# Problem requirements:
Show all lines containing "placement" from the data below.

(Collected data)
--------

## src/rtl/bus_arbiter.sv

```systemverilog
// Two-master ADS bus arbiter with round-robin tie break and a dead turnaround on every handover.
// Optional hold limit with forced revoke: define ARB_TIMEOUT_EN.
module bus_arbiter #(
   parameter int TURNAROUND = 2,
   parameter int MAX_HOLD   = 64,
   parameter int CNT_W      = 7
) (
   input  logic clk,
   input  logic rst,
   input  logic req1,
   input  logic req2,
   output logic grant1,
   output logic grant2,
   output logic master_select,
   output logic bus_busy,
   output logic timeout_err
);

   typedef enum logic [1:0] {IDLE, GNT1, GNT2, TURN} state_e;

   localparam logic [CNT_W-1:0] TURN_LAST = CNT_W'(TURNAROUND - 1);

   if (TURNAROUND < 1 || MAX_HOLD < 2 || (2 ** CNT_W) <= TURNAROUND || (2 ** CNT_W) <= MAX_HOLD)
   begin : g_bad_params
      $error("bus_arbiter: illegal TURNAROUND/MAX_HOLD/CNT_W combination");
   end

   state_e           state_q, state_d;
   logic [CNT_W-1:0] cnt_q, cnt_d;
   logic             last1_q, last1_d;   // 1: master 1 owned the bus last
   logic             grant1_q, grant1_d;
   logic             grant2_q, grant2_d;
   logic             msel_q, msel_d;
   logic             busy_q, busy_d;
   logic             tout_q, tout_d;

   function automatic state_e arbitrate(input logic r1, input logic r2, input logic last1);
      if (r1 && r2) return last1 ? GNT2 : GNT1;
      if (r1)       return GNT1;
      if (r2)       return GNT2;
      return IDLE;
   endfunction

   always_comb begin
      // NOTE: every variable gets a default before the case so no path leaves one unassigned (no latches).
      state_d = state_q;
      cnt_d   = cnt_q;
      last1_d = last1_q;
      tout_d  = 1'b0;

      case (state_q)
         IDLE: state_d = arbitrate(req1, req2, last1_q);
         GNT1: begin
            if (!req1) begin
               state_d = TURN;
               last1_d = 1'b1;
               cnt_d   = '0;
            end
`ifdef ARB_TIMEOUT_EN
            else if (cnt_q == CNT_W'(MAX_HOLD - 1)) begin
               state_d = TURN;
               last1_d = 1'b1;
               cnt_d   = '0;
               tout_d  = 1'b1;
            end else begin
               cnt_d = cnt_q + 1'b1;
            end
`endif
         end
         GNT2: begin
            if (!req2) begin
               state_d = TURN;
               last1_d = 1'b0;
               cnt_d   = '0;
            end
`ifdef ARB_TIMEOUT_EN
            else if (cnt_q == CNT_W'(MAX_HOLD - 1)) begin
               state_d = TURN;
               last1_d = 1'b0;
               cnt_d   = '0;
               tout_d  = 1'b1;
            end else begin
               cnt_d = cnt_q + 1'b1;
            end
`endif
         end
         TURN: begin
            if (cnt_q == TURN_LAST) state_d = arbitrate(req1, req2, last1_q);
            else                    cnt_d   = cnt_q + 1'b1;
         end
         default: state_d = IDLE;
      endcase

      // A fresh ownership always starts its hold count from zero.
      if ((state_d == GNT1 || state_d == GNT2) && state_d != state_q) cnt_d = '0;

      grant1_d = (state_d == GNT1);
      grant2_d = (state_d == GNT2);
      busy_d   = grant1_d | grant2_d;
      msel_d   = grant1_d ? 1'b1 : (grant2_d ? 1'b0 : msel_q);
   end

   // NOTE: state registers use non-blocking assignments so all of them update together at the edge.
   always_ff @(posedge clk) begin
      if (rst) begin
         state_q  <= IDLE;
         cnt_q    <= '0;
         last1_q  <= 1'b0;
         grant1_q <= 1'b0;
         grant2_q <= 1'b0;
         msel_q   <= 1'b1;
         busy_q   <= 1'b0;
         tout_q   <= 1'b0;
      end else begin
         state_q  <= state_d;
         cnt_q    <= cnt_d;
         last1_q  <= last1_d;
         grant1_q <= grant1_d;
         grant2_q <= grant2_d;
         msel_q   <= msel_d;
         busy_q   <= busy_d;
         tout_q   <= tout_d;
      end
   end

   assign grant1        = grant1_q;
   assign grant2        = grant2_q;
   assign master_select = msel_q;
   assign bus_busy      = busy_q;
   assign timeout_err   = tout_q;

endmodule

```

## config.mk

```make
export PLATFORM = sky130hd
export DESIGN_NAME = bus_arbiter
export DESIGN_NICKNAME = d
export VERILOG_FILES = /design/src/rtl/bus_arbiter.sv
export SDC_FILE = /design/constraint.sdc
export NUM_CORES = 1
export LEC_CHECK = 0
export ABC_AREA = 1
export BUFFER_PORTS_ARGS = -buffer_cell sky130_fd_sc_hd__buf_2
export CORE_MARGIN = 4
export CORE_UTILIZATION = 55
export DETAILED_ROUTE_END_ITERATION = 7
export PLACE_DENSITY_LB_ADDON = 0.12
export SYNTH_ARGS = -nofsm -noshare
export SYNTH_HDL_FRONTEND = slang
export SYNTH_SLANG_ARGS = --single-unit
```

## constraint.sdc

```tcl
create_clock -name clk -period 1.9 [get_ports clk]
set_input_delay 0.38 -clock clk [delete_from_list [all_inputs] [get_ports clk]]
set_output_delay 0.38 -clock clk [all_outputs]
set_load 0.02 [all_outputs]
```

# Word level (Yosys, flattened, before mapping)
# Index checks and enable logic that the tools add are counted.
# word_totals
register_bits	14
input_bits	4
out_inout_bits	5
elab_cells	68
# classes
n_addsub	1
eq_ne	10
mux	39
bitwise_logic	1
n_reduce_logical	10
# op_table
cell	count
2-bit two-way mux	13
7-bit two-way mux	3
7-bit one-hot mux with 3 select lines	1
1-bit two-way mux	20
2-bit one-hot mux with 4 select lines	1
7-bit by 1-bit adder with 7-bit output (second input constant)	1
7-bit by 1-bit == test with 1-bit output (second input constant)	1
2-bit == test (second input constant)	3
2-bit inequality test (second input constant)	3
2-bit by 1-bit == test with 1-bit output (second input constant)	2
4-bit AND reduction	1
2-bit OR reduction	2
3-bit AND reduction	1
3-bit nonzero test	1
1-bit logical AND	2
2-bit logical NOT	1
2-bit inequality test	1
1-bit one-hot mux with 2 select lines	1
2-bit nonzero test	1
1-bit logical OR	1
1-bit OR	1

# Depth between registers and ports, before layout
# Gate-level depths: netlist of run 1.
# depth
ltp_word	20
depth_mapped	14
depth_no_buf	14

# Worst setup path before layout of run 1
# OpenSTA, ideal clock, no wires.
# synth_timing
path_type	register to register
start	register cnt_q[1]
end	register cnt_q[1]
setup_ns	0.119
arrival_ns	1.462
required_time_ns	1.781
path_slack_ns	0.319
path_stages_with_launch	13
path_buffers	0
period_less_slack_ns	1.581
cell_sequence	dfxtp_1 inv_1 ha_1 nand2_1 nor2_1 nand2_1 nand2_2 a21oi_1 ha_1 inv_1 nand2_2 nand2_4 nor2_2
# synth_between
elab_chain_len	7
word_cells_on_any_way	14
classes_between	1 x add/sub; 5 x eq/ne; 4 x mux; 4 x reduce/logical
# synth_rtl
item	line	source
from (decl)	29	logic [CNT_W-1:0] cnt_q, cnt_d;
from (signal assigned)	116	cnt_q <= cnt_d;
7-bit by 1-bit == test with 1-bit output *	88	if (cnt_q == TURN_LAST) state_d = arbitrate(req1, req2, last1_q);
2-bit two-way mux *	88	
2-bit one-hot mux with 4 select lines *	51	case (state_q)
via state_d[1]	28	state_e state_q, state_d;
2-bit by 1-bit == test with 1-bit output / 2-bit == test (equally long branches)	95	if ((state_d == GNT1 || state_d == GNT2) && state_d != state_q) cnt_d = '0;
1-bit logical OR	95	
1-bit logical AND *	95	
2-bit OR reduction (no line) *	-	
# Mark *: on every way through the listed nets, which the timed path passes. The rest lies on a longest branch. The select of a mux whose other input is x is not followed.
# A chain may end at the register's enable or synchronous reset.

# Worst setup path in the final report of run 1
# layout_timing
start	register cnt_q[1]
end	register cnt_q[4]
# The elaborated chain is that of the path after synthesis.

==> impl_metrics.yaml, run 1 <==
floorplanning:
  chipWidth_um: 46.4
  start_util: 0.601
  core-area_um2: 1350
  die_area_um2: 2150
  fp-row-count: 13
  pin_count: 9
  die_h_um: 46.4
route:
  first_pass_iters: 4
  wl_per_cell_um: 10.3
  drt_wl_total_um: 1480
  via_count: 727
  ant_nets: 0
  drt_iter0_markers: 12
  vias_per_cell: 5.08
  route.detailed.drc: 0
logic_synthesis:
  yosys.area_share.xor_xnor: 0.0324
  synth_cell_types: 20
  synth_top_family_by_area: "simple AND/OR/NAND/NOR gates"
  synthAdderAreaFrac: 0.0617
  synth_compound_area_frac: 0.0926
  ys_seq_area_frac: 0.346
  synth.area.mux_share: 0
  synth_simple_gate_area_share: 0.338
  syn-num-nets: 126
  yosys_warnings: 0
  ys_ff_latch: 14
  syn_avg_cell_area_um2: 6.87
  netlist_instances: 118
  syn_area_um2: 811
layout:
  seq_area_um2: 280
  multi_input_area_um2: 429
  final_util: 0.662
  drive_gt1_frac: 0.234
  antenna_cells: 0
  area_delta_synth_final_pct: 10.2
  fin_nets: 137
  final_area_um2: 893
  fillers: 121
worst_setup_path:
  crit_required_ns: 2.07
  critical_path_buf_inv_count: 2
  cpMaxStageDelayCell: "dfxtp_1"
  path_class: "flip-flop to flip-flop"
  critPathMaxStageDelay_ns: 0.37
  setup.worst_path.end_class: "flip-flop"
  path_delay_family: "simple AND/OR/NAND/NOR gates"
  cp_cell_sequence: "inv_1 -> ha_1 -> nand2_1 -> nor2_1 -> nand2_1 -> nand2_2 -> a21oi_1 -> ha_1 -> inv_1 -> nand2_2 -> nand2_4 -> nor2_2"
  cp_max_fo: 7
  start_kind: "flip-flop"
  cp.arrival_ns: 1.91
sta:
  fin_hold_ws_ns: 0.343
  fmax_mhz: 573
  skew_ns: 0.00732
  fin_ws_ns: 0.155
  drv_slew: 0
  finalSetupTns_ns: 0
  period_share: 0.918
  hold_viol: 0
  period_minus_slack_ns: 1.74
  grt_setup_unrepaired: "false"
  setup_violations: 0
placement:
  post_dp_cell_area_um2: 857
  pre_cts_ws_ns: 0.184
  port_buffers: 7
  place.gp.congestion: 0.850
  dp_hpwl_um: 1200
global_route:
  grt_first_pass_wirelength_um: 2830
  gr-usage-met2: 0.280
  grt.busiest_layer: "met2"
  grtUsageMet3: 0.0352
  grt_pass1_vias: 695
  antenna_found_initial: 0
  grt.overflow.total: 0
  use_met1: 0.245
  grt_use_total: 0.186
  grt_max_degree: 10
clock_network:
  clk_pin_slew_ns: 0.08
  cts_tree: "built"
  clock_latency_ns: 0.28
  cts_resized: 0
  cts_sinks: 14
  postCtsSetupBuffers: 0
  cts_hold_buffers: 0
  clock-root-buffer: "clkbuf_4"
  htree_levels: 1
  ctsLongestPathBuffers: 2
  cts_buffers: 3
outcome:
  outcome: "completed"
flow_run:
  max_cap_violations: 0
power_and_ir_drop:
  power_density_nw_per_um2: 788
  ir_drop_mv: 0.651
  leakage_nw: 0.422
min_path:
  hp-class: "input pin to flip-flop"
-- synthesized netlist by cell type, drive strengths merged --
cell type,n,area (um2)
inv,24,90.1
nand2,23,114
nor2,21,96.3
dfxtp,14,280
nand3,8,40.0
o21ai,8,40.0
ha,4,50.1
a21oi,3,15.0
nand4,3,18.8
xor2,3,26.3
o22ai,2,12.5
a211oi,1,7.51
buf,1,7.51
clkinv,1,3.75
conb,1,3.75
nor3,1,5.00
-- power breakdown --
part	switching (mW)	total [mW]	internal (mW)
registers	0.0152	0.329	0.314
clock network	0.0895	0.206	0.117
logic	0.115	0.169	0.0538
-- final timing paths --
path	slack, ns	cells past startpoint	endpoint	start
max	0.16	12	cnt_q[4]	cnt_q[1]
min reg2reg	0.47	2	master_select	master_select
min	0.34	2	bus_busy	rst
max reg2reg	0.16	12	cnt_q[4]	cnt_q[1]
-- cell type report --
class / instances / area share
Multi-Input combinational cell: 78 / 0.480
Sequential cell: 14 / 0.314
Inverter: 25 / 0.105
Clock buffer: 4 / 0.0406
Timing Repair Buffer: 7 / 0.0392
Tap cell: 15 / 0.0210
-- cells in the final DEF (no fill, tap or decap), types with 2 or more instances in the layout --
master	instances
nand3_1	8
o21ai_0	8
o22ai_1	2
a21oi_1	3
nand2_4	2
buf_2	7
inv_1	19
nand2_1	16
dfxtp_1	14
xor2_1	3
nor2_1	14
ha_1	4
inv_2	5
nand4_1	3
clkbuf_4	3
nor2_2	7
nand2_2	5
-- registers in the layout, indices dropped and copies added, names as in the netlist --
name / flops
grant1: 1
last1_q: 1
state_q: 2
bus_busy: 1
master_select: 1
grant2: 1
cnt_q: 7
-- stage by stage --
stage	power [mW]	instances
6_report	0.704	143
3_3_place_gp	0.500	139
5_1_grt	0.753	143
2_1_floorplan	0.466	118
3_5_place_dp	0.504	139
4_1_cts	0.714	143
-- logic make-up (layout without fill, tap and decap cells) --
| logic type | Yosys count | in the layout |
|---|---|---|
| simple gates | 56 | 56 |
| buf+inv | 26 | 36 |
| compound gates | 14 | 14 |
| flops | 14 | 14 |
| fa+ha+maj | 4 | 4 |
| xor+xnor | 3 | 3 |
| other cells | 1 | 1 |
-- layer usage --
| layer | routed length [um] | vias to the layer above |
|---|---|---|
| met5 | 0 | - |
| met4 | 40 | 0 |
| met3 | 55 | 7 |
| met2 | 626 | 17 |
| met1 | 754 | 321 |
| li1 | - | 382 |
No activity file was read; power rests on OpenSTA's default activity.
==> inputs of run 2 (changes only) <==
- MAX_ROUTING_LAYER: unset -> met4
==> run 2 against run 1 <==
Effect of this change:
- count of clock-buffer cells in the layout down 1
- cell count unchanged
- sequential share of layout area up 0.22 points
- cell area down 0.70%
- clock power down 25%
- register-to-register slack better by 0.04 ns
- power down 7.0%
- clock skew down 0.0052 ns
- first-iteration DRC count unchanged
- sequential cell count unchanged
- sequential power about the same
- core utilization down 0.46 points
==> impl_metrics.yaml, run 2 (same netlist as run 1, synthesis figures left out) <==
outcome:
  outcome: "completed"
power_and_ir_drop:
  power_switching_share: 0.325
  p_seq_frac: 0.501
  intPower_mw: 0.442
  p_total_mw: 0.655
  power.share.clock: 0.236
  ir_drop_mv: 0.569
  power_density_nw_per_um2: 738
  power_switching_mw: 0.213
  combinationalPowerShare: 0.263
  leakage_nw: 0.419
worst_setup_path:
  critPathMaxStageDelay_ns: 0.36
  cp.depth: 12
  cp-endpoint: "cnt_q[1]"
  cp.arrival_ns: 1.87
  setup.worst_path.end_class: "flip-flop"
  path_delay_family: "simple AND/OR/NAND/NOR gates"
  cpMaxStageDelayCell: "dfxtp_1"
  critical_path_buf_inv_count: 2
  reg2reg_slack_ns: 0.19
  path_class: "flip-flop to flip-flop"
  reg2reg_depth: 12
  start_kind: "flip-flop"
  crit_required_ns: 2.06
  cp-startpoint: "cnt_q[1]"
  cp_max_fo: 7
  cp_cell_sequence: "inv_1 -> ha_1 -> nand2_1 -> nor2_1 -> nand2_1 -> nand2_2 -> a21oi_1 -> ha_1 -> inv_1 -> nand2_2 -> nand2_4 -> nor2_2"
  r2r-start: "cnt_q[1]"
  regToRegEndpoint: "cnt_q[1]"
route:
  drt_iter0_markers: 12
  first_pass_iters: 4
  vias_per_cell: 5.04
  wl_per_cell_um: 9.81
  via_count: 721
  route.detailed.drc: 0
  drt_wl_total_um: 1400
  ant_nets: 0
layout:
  reg_top3: "cnt_q (7), state_q (2)"
  fillers: 119
  drive_gt1_frac: 0.234
  layout_common_cells: "inv_1 (19), nand2_1 (16), nor2_1 (14), dfxtp_1 (14)"
  area_delta_synth_final_pct: 9.41
  largest_register_ffs: 7
  fin_nets: 138
  regMostFlops: "cnt_q"
  final_area_um2: 887
  final_common_cell: "inv_1"
  antenna_cells: 0
floorplanning:
  die_area_um2: 2150
  die_h_um: 46.4
  start_util: 0.601
  pin_count: 9
  chipWidth_um: 46.4
  fp-row-count: 13
  core-area_um2: 1350
placement:
  place.gp.congestion: 0.950
  post_dp_cell_area_um2: 865
  pre_cts_ws_ns: 0.182
  dp_hpwl_um: 1140
  port_buffers: 7
sta:
  drv_slew: 0
  skew_ns: 0.00212
  fin_ws_ns: 0.190
  period_minus_slack_ns: 1.71
  setup_violations: 0
  finalSetupTns_ns: 0
  period_share: 0.900
  grt_setup_unrepaired: "false"
  fmax_mhz: 585
  hold_viol: 0
clock_network:
  clock_latency_ns: 0.27
  cts_hold_buffers: 0
  ctsLongestPathBuffers: 2
  cts_sinks: 14
  clock-root-buffer: "clkbuf_4"
  cts_tree: "built"
  cts_buffers: 3
  cts_resized: 0
  htree_levels: 1
  postCtsSetupBuffers: 0
  clk_pin_slew_ns: 0.07
global_route:
  grt_pass1_vias: 631
  grt_max_degree: 10
  grt_use_total: 0.175
  grt.overflow.total: 0
  antenna_found_initial: 0
  grt_first_pass_wirelength_um: 2610
flow_run:
  max_cap_violations: 0
min_path:
  hp-class: "input pin to flip-flop"
==> run 2: routing by layer <==
| layer | part of all wire | up-vias | track usage | routed length [um] |
|---|---|---|---|---|
| met3 | 0.035 | 4 | 0.0352 | 49 |
| met5 | 0 | - | - | 0 |
| li1 | - | 387 | - | - |
| met2 | 0.41 | 12 | 0.245 | 578 |
| met1 | 0.54 | 318 | 0.237 | 753 |
| met4 | 0.015 | 0 | 0.0852 | 21 |
==> run 2: final cells by class <==
type | count | area, um2 | share of cell area
inverter | 25 | 93.8 | 0.106
timing repair buffer | 8 | 42.5 | 0.0480
multi-input combinational | 78 | 429 | 0.484
tap | 15 | 18.8 | 0.0212
sequential | 14 | 280 | 0.316
clock buffer | 3 | 22.5 | 0.0254
==> run 2: how the worst min path moves through the flow <==
stage                              from       endpoint  cells after the start
after floorplan                     rst       bus_busy                      1
after global placement    master_select  master_select                      2
after detailed placement  master_select  master_select                      2
after CTS                           rst       bus_busy                      2
after global routing                rst       bus_busy                      2
final                               rst       bus_busy                      2
==> run 2: power by group through the flow <==
stage | clock (mW) | sequential (mW) | combinational (mW)
2_1_floorplan | 0 | 0.346 | 0.119
3_3_place_gp | 0 | 0.334 | 0.169
3_5_place_dp | 0 | 0.335 | 0.172
4_1_cts | 0.158 | 0.328 | 0.173
5_1_grt | 0.172 | 0.333 | 0.197
6_report | 0.154 | 0.328 | 0.172
==> run 2: per-stage QoR <==
step                std cells   util  hold slack, ns
floorplan                 118      -           0.447
global placement          140  0.640           0.441
detailed placement        140  0.640           0.444
CTS                       143  0.657           0.342
global route              143  0.657           0.357
finish                    143  0.657           0.344
==> run 2: worst reg2reg max path, cell delays in order (launching register included) <==
cell	delay, ns
dfxtp_1	0.36
inv_1	0.05
ha_1	0.18
nand2_1	0.06
nor2_1	0.04
nand2_1	0.08
nand2_2	0.06
a21oi_1	0.18
ha_1	0.27
inv_1	0.07
nand2_2	0.07
nand2_4	0.12
nor2_2	0.04
==> inputs of run 3 (changes only) <==
- CORE_UTILIZATION: 55 -> 50
==> run 3 against run 2 <==
Effect of this change:
- register-to-register slack worse by 0.03 ns
- count of clock-buffer cells in the layout is 1 higher
- first-iteration DRC count down 17%
- cell area increased by 1.3%
- sequential cell count unchanged
- clock power rose by 40%
- via count shrank 2.4%
- non-clock buffer count is 1 lower
- critical path type unchanged
- largest cell class unchanged
- highest routed layer unchanged
==> impl_metrics.yaml, run 3 (same netlist as run 1, synthesis figures left out) <==
global_route:
  grt.overflow.total: 0
  grt_max_degree: 10
  grt_pass1_vias: 628
  antenna_found_initial: 0
  grt_first_pass_wirelength_um: 2580
  grt_use_total: 0.170
layout:
  regMostFlops: "cnt_q"
  antenna_cells: 0
  layout_common_cells: "inv_1 (19), nand2_1 (16), nor2_1 (14), dfxtp_1 (14)"
  fillers: 144
  reg_top3: "cnt_q (7), state_q (2)"
  largest_register_ffs: 7
  final_common_cell: "inv_1"
  drive_gt1_frac: 0.242
  area_delta_synth_final_pct: 10.8
  fin_nets: 137
sta:
  finalSetupTns_ns: 0
  setup_violations: 0
  hold_viol: 0
  fin_hold_ws_ns: 0.340
  skew_ns: 0.00690
  drv_slew: 0
  period_minus_slack_ns: 1.74
  fmax_mhz: 574
  grt_setup_unrepaired: "false"
  period_share: 0.917
clock_network:
  ctsLongestPathBuffers: 2
  cts_buffers: 3
  clk_pin_slew_ns: 0.09
  clock-root-buffer: "clkbuf_4"
  cts_sinks: 14
  htree_levels: 1
  cts_tree: "built"
  postCtsSetupBuffers: 0
  clock_latency_ns: 0.28
floorplanning:
  pin_count: 9
  fp-row-count: 14
  core-area_um2: 1520
  chipWidth_um: 48.3
  die_h_um: 48.3
  start_util: 0.532
  die_area_um2: 2330
placement:
  dp_hpwl_um: 1160
  place.gp.congestion: 0.788
  port_buffers: 7
worst_setup_path:
  crit_required_ns: 2.08
  cp.arrival_ns: 1.92
  start_kind: "flip-flop"
  path_class: "flip-flop to flip-flop"
  setup.worst_path.end_class: "flip-flop"
  cp_max_fo: 7
route:
  vias_per_cell: 4.89
  drt_wl_total_um: 1550
  wl_per_cell_um: 10.8
  ant_nets: 0
  via_count: 704
  first_pass_iters: 4
  route.detailed.drc: 0
  drt_iter0_markers: 10
outcome:
  outcome: "completed"
power_and_ir_drop:
  ir_drop_mv: 0.684
  power_density_nw_per_um2: 801
  leakage_nw: 0.423
min_path:
  hp-class: "input pin to flip-flop"
flow_run:
  max_cap_violations: 0
run 3: routing by layer:
metal  up-vias  global-route usage  routed length, um
li1        382                   -                  -
met1       310               0.223                855
met2         8               0.224                607
met3         4              0.0332                 40
met4         0               0.129                 46
met5         -                   -                  0
run 3: per-stage QoR:
stage	power [mW]	instances	utilization	area [um2]	worst slack, ns
floorplan	0.466	118	-	811	0.319
detailed placement	0.507	140	0.563	858	0.120
global route	0.761	144	0.589	898	0.00156
finish	0.720	144	0.589	898	0.158
CTS	0.721	144	0.587	895	0.111
global placement	0.504	140	0.563	858	0.178
run 3: area by class of cell:
type / count / area (um2) / area share
flip-flops and latches: 14 / 280 / 0.312
clock buffers: 4 / 36.3 / 0.0404
inverters: 25 / 93.8 / 0.104
multi-input cells: 78 / 433 / 0.482
repair buffers: 7 / 35.0 / 0.0390
well taps: 16 / 20.0 / 0.0223
run 3: final timing paths:
| check | from | endpoint | slack [ns] | cells after the start |
|---|---|---|---|---|
| hold reg to reg | master_select | master_select | 0.47 | 2 |
| setup / recovery | cnt_q[1] | cnt_q[1] | 0.16 | 13 |
| setup reg to reg | cnt_q[1] | cnt_q[1] | 0.16 | 13 |
| hold / removal | rst | bus_busy | 0.34 | 2 |
run 3: power breakdown:
group	internal, mW	total, mW	switching [mW]
logic	0.0548	0.175	0.121
registers	0.314	0.329	0.0153
clock network	0.117	0.215	0.0988
total	0.485	0.720	0.235
run 3: critical path, cell delays in order, from the launching register on:
cell	delay [ns]
dfxtp_1	0.38
inv_1	0.06
ha_1	0.19
nand2_1	0.07
nor2_1	0.04
nand2_1	0.08
nand2_2	0.07
nand2_2	0.09
nand2_4	0.06
ha_1	0.29
inv_1	0.07
nand2_2	0.06
nand2_4	0.13
nor2_2	0.04
run 3: what timing repair did:
item                                    in CTS  in global routing
endpoints found under the setup margin       0                  7
hold buffers                                 0                  0
resized for setup                            0                  1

--------

# Response for this exercise:
placement:
placement:
after global placement    master_select  master_select                      2
after detailed placement  master_select  master_select                      2
global placement          140  0.640           0.441
detailed placement        140  0.640           0.444
placement:
detailed placement	0.507	140	0.563	858	0.120
global placement	0.504	140	0.563	858	0.178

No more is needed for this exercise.